Top of Material to process

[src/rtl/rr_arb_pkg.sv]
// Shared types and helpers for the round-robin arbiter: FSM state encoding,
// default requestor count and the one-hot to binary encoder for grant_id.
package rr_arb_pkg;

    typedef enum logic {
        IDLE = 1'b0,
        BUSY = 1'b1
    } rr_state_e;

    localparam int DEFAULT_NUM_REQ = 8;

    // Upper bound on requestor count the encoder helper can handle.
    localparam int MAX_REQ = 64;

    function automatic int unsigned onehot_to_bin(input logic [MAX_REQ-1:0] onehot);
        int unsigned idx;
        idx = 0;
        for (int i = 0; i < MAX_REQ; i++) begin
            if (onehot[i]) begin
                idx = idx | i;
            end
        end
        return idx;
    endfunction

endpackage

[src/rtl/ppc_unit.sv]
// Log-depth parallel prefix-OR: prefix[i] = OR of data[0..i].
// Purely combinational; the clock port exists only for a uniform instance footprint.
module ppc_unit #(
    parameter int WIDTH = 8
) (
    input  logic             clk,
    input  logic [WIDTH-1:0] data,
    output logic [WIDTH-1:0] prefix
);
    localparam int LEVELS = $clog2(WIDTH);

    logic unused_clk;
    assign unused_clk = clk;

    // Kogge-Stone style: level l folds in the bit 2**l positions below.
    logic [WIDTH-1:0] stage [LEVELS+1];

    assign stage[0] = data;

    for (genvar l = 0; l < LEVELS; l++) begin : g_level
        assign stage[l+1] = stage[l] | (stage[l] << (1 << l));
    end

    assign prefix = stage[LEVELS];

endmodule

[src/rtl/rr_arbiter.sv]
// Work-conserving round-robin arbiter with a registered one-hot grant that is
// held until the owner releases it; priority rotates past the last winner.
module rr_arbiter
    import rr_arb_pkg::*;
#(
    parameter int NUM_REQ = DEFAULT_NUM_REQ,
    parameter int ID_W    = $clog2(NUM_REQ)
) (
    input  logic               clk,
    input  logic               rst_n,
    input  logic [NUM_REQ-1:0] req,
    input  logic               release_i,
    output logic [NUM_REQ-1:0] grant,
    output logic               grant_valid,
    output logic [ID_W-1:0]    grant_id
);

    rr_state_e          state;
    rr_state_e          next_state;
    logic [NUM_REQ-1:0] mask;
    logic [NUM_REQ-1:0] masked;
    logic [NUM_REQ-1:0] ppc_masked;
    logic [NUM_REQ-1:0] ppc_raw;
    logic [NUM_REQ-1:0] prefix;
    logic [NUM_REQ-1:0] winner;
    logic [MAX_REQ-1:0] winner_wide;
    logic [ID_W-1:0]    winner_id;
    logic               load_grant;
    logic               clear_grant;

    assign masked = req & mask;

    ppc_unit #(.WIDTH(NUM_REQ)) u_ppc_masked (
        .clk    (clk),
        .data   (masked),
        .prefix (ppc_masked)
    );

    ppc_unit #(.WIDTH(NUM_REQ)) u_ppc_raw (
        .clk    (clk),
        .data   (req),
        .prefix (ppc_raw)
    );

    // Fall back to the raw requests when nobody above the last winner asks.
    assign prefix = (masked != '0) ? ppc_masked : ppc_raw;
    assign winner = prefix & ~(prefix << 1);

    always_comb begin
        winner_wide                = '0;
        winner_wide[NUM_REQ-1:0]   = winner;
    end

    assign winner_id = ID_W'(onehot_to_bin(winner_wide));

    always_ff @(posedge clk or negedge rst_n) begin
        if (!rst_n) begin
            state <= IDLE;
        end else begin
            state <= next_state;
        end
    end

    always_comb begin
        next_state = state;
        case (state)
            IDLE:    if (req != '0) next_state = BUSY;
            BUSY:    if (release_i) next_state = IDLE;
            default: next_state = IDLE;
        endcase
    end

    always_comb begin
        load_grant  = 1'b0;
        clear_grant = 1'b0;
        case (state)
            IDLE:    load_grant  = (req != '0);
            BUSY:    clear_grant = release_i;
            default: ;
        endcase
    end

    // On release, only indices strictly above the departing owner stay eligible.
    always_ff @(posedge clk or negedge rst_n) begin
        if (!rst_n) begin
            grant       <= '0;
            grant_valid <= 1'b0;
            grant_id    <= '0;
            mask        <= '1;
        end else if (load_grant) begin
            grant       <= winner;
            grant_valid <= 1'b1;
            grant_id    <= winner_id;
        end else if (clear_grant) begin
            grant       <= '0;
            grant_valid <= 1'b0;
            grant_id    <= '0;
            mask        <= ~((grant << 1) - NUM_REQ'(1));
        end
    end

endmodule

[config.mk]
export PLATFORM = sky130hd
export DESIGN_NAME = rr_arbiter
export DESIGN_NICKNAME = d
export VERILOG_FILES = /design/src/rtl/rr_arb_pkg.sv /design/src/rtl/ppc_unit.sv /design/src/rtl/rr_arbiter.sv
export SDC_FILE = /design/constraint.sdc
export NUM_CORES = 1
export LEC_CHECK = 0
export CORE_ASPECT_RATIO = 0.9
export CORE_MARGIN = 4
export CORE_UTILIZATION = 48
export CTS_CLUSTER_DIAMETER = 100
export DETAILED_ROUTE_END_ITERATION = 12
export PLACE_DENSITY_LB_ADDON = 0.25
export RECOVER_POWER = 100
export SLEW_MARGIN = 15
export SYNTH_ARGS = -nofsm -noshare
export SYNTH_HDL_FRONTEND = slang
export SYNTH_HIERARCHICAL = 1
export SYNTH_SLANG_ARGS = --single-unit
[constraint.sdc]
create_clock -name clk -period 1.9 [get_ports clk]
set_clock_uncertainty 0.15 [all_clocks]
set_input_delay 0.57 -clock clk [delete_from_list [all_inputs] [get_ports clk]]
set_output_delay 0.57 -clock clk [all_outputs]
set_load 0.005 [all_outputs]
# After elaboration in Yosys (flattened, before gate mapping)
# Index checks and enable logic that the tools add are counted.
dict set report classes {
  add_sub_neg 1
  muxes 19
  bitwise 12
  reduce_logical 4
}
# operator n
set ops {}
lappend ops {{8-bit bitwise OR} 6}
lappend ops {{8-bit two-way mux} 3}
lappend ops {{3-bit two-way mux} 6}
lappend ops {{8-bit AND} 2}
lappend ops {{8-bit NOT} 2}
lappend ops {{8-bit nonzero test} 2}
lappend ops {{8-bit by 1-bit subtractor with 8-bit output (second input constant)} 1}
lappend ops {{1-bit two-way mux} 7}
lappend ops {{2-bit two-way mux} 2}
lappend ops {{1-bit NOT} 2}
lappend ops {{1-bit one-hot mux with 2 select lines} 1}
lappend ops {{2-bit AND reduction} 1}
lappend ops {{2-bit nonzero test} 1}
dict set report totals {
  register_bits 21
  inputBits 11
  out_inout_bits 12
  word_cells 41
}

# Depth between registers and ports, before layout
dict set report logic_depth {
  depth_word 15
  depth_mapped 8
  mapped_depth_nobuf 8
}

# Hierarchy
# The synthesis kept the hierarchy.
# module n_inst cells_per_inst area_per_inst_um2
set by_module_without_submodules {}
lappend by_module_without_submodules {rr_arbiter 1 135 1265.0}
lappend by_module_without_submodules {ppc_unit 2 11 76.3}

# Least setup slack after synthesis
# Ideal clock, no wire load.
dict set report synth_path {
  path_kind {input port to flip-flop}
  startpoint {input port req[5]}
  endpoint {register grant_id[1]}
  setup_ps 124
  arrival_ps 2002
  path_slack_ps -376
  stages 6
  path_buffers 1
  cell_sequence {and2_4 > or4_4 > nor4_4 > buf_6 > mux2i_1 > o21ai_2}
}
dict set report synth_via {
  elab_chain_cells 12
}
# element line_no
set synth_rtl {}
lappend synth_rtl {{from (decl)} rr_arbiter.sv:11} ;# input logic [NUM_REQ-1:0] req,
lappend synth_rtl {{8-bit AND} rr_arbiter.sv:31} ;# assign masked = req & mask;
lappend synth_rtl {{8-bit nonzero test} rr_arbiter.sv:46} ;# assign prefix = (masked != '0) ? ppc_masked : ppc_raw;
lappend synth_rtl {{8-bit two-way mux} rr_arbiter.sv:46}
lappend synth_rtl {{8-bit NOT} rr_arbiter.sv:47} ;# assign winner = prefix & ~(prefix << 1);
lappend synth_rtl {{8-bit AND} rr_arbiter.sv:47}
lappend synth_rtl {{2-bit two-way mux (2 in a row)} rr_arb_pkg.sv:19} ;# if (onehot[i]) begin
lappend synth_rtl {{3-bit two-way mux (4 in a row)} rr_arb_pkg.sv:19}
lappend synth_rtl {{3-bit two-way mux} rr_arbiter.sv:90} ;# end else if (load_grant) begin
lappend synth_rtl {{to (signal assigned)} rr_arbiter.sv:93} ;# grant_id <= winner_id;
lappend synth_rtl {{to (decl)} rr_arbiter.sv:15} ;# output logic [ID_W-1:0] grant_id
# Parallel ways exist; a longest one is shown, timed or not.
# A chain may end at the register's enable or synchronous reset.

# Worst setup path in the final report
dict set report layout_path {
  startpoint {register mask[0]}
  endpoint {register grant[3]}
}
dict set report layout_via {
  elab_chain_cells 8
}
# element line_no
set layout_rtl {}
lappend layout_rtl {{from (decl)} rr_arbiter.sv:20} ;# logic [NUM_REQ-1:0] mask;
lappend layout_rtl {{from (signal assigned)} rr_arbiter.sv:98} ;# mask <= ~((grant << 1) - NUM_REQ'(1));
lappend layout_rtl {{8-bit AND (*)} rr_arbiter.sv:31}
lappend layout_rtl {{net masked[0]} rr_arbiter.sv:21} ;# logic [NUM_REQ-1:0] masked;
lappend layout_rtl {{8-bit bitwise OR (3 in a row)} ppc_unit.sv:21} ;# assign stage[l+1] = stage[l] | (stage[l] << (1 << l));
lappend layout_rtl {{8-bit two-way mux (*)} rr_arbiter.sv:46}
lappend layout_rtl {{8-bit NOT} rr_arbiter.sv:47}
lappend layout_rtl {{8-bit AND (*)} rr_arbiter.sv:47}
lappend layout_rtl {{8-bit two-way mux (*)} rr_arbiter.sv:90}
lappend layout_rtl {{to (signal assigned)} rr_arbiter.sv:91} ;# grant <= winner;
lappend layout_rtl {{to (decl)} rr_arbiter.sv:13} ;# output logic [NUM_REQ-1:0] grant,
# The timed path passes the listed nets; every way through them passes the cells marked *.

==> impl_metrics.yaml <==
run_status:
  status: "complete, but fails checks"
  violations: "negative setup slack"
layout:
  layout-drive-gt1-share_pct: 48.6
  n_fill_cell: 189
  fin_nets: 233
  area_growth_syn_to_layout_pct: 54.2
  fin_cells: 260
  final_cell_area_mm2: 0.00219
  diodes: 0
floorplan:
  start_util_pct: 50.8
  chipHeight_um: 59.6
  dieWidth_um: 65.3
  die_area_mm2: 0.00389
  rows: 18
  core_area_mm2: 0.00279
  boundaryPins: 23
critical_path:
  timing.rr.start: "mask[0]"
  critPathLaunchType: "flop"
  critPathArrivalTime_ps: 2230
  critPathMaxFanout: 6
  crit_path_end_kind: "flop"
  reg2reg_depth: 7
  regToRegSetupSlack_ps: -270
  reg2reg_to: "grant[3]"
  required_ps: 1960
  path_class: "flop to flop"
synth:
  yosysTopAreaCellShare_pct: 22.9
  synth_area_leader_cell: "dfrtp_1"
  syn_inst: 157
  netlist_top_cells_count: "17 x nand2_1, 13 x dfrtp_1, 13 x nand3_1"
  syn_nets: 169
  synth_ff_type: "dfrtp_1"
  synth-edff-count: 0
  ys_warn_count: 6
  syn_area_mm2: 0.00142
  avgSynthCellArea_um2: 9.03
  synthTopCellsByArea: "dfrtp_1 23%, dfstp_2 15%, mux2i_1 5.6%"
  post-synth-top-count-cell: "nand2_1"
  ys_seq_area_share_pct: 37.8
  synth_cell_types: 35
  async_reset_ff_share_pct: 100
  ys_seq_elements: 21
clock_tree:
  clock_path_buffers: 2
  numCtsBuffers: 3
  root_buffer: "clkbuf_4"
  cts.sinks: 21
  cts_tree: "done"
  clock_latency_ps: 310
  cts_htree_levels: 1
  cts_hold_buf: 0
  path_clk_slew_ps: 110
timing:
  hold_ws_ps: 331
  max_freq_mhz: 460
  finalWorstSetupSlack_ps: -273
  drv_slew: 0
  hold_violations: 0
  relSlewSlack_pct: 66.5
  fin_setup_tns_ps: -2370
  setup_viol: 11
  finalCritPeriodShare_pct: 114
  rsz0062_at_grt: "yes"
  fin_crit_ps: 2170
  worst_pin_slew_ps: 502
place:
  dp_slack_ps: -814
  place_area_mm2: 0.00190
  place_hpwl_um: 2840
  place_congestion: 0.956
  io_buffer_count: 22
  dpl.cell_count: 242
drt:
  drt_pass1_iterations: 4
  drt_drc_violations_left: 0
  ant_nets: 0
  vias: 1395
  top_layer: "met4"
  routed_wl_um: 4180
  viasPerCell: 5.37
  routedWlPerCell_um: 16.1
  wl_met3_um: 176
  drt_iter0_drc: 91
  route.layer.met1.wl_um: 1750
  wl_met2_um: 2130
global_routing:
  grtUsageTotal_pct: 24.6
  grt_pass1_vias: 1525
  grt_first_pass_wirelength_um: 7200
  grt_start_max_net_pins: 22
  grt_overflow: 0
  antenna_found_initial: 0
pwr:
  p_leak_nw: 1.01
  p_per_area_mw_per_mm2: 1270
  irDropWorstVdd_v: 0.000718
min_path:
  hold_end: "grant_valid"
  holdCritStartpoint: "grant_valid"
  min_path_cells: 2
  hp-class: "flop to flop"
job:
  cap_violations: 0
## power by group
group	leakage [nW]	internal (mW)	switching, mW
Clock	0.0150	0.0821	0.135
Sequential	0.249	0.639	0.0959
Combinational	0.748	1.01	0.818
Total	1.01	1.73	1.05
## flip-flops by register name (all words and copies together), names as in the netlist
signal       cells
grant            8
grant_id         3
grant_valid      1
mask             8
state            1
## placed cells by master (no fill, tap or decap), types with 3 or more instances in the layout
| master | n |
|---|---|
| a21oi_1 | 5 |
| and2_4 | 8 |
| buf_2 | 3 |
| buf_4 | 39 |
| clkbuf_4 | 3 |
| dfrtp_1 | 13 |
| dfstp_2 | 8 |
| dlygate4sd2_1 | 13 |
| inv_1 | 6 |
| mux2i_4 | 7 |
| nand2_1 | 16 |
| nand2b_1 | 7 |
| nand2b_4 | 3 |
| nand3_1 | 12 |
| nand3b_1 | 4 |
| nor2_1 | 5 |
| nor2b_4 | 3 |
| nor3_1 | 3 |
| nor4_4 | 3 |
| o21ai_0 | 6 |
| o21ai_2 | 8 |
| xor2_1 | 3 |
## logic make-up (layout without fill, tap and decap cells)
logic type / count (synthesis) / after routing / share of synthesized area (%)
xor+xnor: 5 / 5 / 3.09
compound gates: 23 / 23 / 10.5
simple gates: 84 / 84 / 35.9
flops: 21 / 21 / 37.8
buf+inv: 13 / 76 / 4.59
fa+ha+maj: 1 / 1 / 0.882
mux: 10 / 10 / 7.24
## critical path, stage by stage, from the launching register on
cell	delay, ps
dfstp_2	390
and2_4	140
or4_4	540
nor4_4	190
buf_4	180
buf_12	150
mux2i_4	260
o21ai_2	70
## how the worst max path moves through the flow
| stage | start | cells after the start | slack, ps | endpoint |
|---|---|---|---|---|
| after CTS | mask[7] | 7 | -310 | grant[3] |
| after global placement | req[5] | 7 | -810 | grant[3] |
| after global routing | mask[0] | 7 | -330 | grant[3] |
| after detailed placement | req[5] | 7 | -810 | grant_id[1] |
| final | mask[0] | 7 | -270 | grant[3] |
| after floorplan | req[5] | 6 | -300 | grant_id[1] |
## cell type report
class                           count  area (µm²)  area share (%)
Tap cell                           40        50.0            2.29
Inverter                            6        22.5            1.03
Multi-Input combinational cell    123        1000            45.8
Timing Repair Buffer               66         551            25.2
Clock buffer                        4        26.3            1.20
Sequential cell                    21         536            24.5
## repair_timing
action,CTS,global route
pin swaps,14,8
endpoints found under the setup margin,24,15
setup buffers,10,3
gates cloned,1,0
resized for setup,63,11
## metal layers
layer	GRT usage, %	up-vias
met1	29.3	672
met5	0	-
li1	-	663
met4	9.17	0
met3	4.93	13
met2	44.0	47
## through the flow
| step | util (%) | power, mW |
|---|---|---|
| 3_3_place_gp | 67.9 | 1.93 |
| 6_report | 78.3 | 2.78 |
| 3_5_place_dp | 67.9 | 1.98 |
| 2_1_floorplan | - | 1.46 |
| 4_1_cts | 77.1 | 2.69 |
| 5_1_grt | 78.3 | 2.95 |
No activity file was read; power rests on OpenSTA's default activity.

Bottom of Material to process

__Problem statement__. In the data above, find the line with "localparam int LEVELS = $clog2(WIDTH);" and the line with "grant that is". Retype both, plus every line between them, exactly.

__Task result__.
    localparam int LEVELS = $clog2(WIDTH);

    logic unused_clk;
    assign unused_clk = clk;

    // Kogge-Stone style: level l folds in the bit 2**l positions below.
    logic [WIDTH-1:0] stage [LEVELS+1];

    assign stage[0] = data;

    for (genvar l = 0; l < LEVELS; l++) begin : g_level
        assign stage[l+1] = stage[l] | (stage[l] << (1 << l));
    end

    assign prefix = stage[LEVELS];

endmodule

[src/rtl/rr_arbiter.sv]
// Work-conserving round-robin arbiter with a registered one-hot grant that is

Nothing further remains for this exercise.